- **RECORDS SHOWN**:
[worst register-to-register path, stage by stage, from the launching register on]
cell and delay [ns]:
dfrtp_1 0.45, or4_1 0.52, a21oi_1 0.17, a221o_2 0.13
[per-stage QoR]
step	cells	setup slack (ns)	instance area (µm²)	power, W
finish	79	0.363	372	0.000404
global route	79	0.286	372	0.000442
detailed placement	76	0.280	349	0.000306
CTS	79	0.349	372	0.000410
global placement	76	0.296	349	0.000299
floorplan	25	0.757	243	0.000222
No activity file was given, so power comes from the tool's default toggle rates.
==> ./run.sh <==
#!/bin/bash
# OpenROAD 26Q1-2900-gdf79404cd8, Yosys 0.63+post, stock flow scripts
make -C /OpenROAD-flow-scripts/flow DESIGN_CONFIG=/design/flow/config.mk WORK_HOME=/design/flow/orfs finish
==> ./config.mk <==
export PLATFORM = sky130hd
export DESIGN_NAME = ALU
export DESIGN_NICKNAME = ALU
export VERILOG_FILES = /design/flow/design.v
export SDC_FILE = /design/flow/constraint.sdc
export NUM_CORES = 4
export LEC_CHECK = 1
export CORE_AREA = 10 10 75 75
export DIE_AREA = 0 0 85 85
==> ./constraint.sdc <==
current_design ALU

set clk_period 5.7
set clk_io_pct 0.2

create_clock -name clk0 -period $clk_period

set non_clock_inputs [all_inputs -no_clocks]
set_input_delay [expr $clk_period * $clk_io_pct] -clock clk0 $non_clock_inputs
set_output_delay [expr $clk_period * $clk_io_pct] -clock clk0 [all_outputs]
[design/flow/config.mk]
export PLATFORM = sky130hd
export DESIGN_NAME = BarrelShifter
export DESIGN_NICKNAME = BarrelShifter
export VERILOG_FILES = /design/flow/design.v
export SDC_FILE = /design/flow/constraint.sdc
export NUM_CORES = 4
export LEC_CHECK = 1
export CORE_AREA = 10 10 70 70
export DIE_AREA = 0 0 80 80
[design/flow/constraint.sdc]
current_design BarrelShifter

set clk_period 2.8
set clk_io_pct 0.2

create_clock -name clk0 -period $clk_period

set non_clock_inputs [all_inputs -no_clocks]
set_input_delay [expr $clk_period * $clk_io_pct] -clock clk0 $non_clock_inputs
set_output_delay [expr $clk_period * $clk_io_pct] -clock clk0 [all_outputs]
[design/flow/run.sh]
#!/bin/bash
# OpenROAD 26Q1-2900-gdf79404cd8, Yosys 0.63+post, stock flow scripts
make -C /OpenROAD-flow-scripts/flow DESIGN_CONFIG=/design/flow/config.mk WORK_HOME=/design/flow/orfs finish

- **AIM OF THE TASK**:
The response should be an exact copy of every line above.

- **RESPONSE**:
[worst register-to-register path, stage by stage, from the launching register on]
cell and delay [ns]:
dfrtp_1 0.45, or4_1 0.52, a21oi_1 0.17, a221o_2 0.13
[per-stage QoR]
step	cells	setup slack (ns)	instance area (µm²)	power, W
finish	79	0.363	372	0.000404
global route	79	0.286	372	0.000442
detailed placement	76	0.280	349	0.000306
CTS	79	0.349	372	0.000410
global placement	76	0.296	349	0.000299
floorplan	25	0.757	243	0.000222
No activity file was given, so power comes from the tool's default toggle rates.
==> ./run.sh <==
#!/bin/bash
# OpenROAD 26Q1-2900-gdf79404cd8, Yosys 0.63+post, stock flow scripts
make -C /OpenROAD-flow-scripts/flow DESIGN_CONFIG=/design/flow/config.mk WORK_HOME=/design/flow/orfs finish
==> ./config.mk <==
export PLATFORM = sky130hd
export DESIGN_NAME = ALU
export DESIGN_NICKNAME = ALU
export VERILOG_FILES = /design/flow/design.v
export SDC_FILE = /design/flow/constraint.sdc
export NUM_CORES = 4
export LEC_CHECK = 1
export CORE_AREA = 10 10 75 75
export DIE_AREA = 0 0 85 85
==> ./constraint.sdc <==
current_design ALU

set clk_period 5.7
set clk_io_pct 0.2

create_clock -name clk0 -period $clk_period

set non_clock_inputs [all_inputs -no_clocks]
set_input_delay [expr $clk_period * $clk_io_pct] -clock clk0 $non_clock_inputs
set_output_delay [expr $clk_period * $clk_io_pct] -clock clk0 [all_outputs]
[design/flow/config.mk]
export PLATFORM = sky130hd
export DESIGN_NAME = BarrelShifter
export DESIGN_NICKNAME = BarrelShifter
export VERILOG_FILES = /design/flow/design.v
export SDC_FILE = /design/flow/constraint.sdc
export NUM_CORES = 4
export LEC_CHECK = 1
export CORE_AREA = 10 10 70 70
export DIE_AREA = 0 0 80 80
[design/flow/constraint.sdc]
current_design BarrelShifter

set clk_period 2.8
set clk_io_pct 0.2

create_clock -name clk0 -period $clk_period

set non_clock_inputs [all_inputs -no_clocks]
set_input_delay [expr $clk_period * $clk_io_pct] -clock clk0 $non_clock_inputs
set_output_delay [expr $clk_period * $clk_io_pct] -clock clk0 [all_outputs]
[design/flow/run.sh]
#!/bin/bash
# OpenROAD 26Q1-2900-gdf79404cd8, Yosys 0.63+post, stock flow scripts
make -C /OpenROAD-flow-scripts/flow DESIGN_CONFIG=/design/flow/config.mk WORK_HOME=/design/flow/orfs finish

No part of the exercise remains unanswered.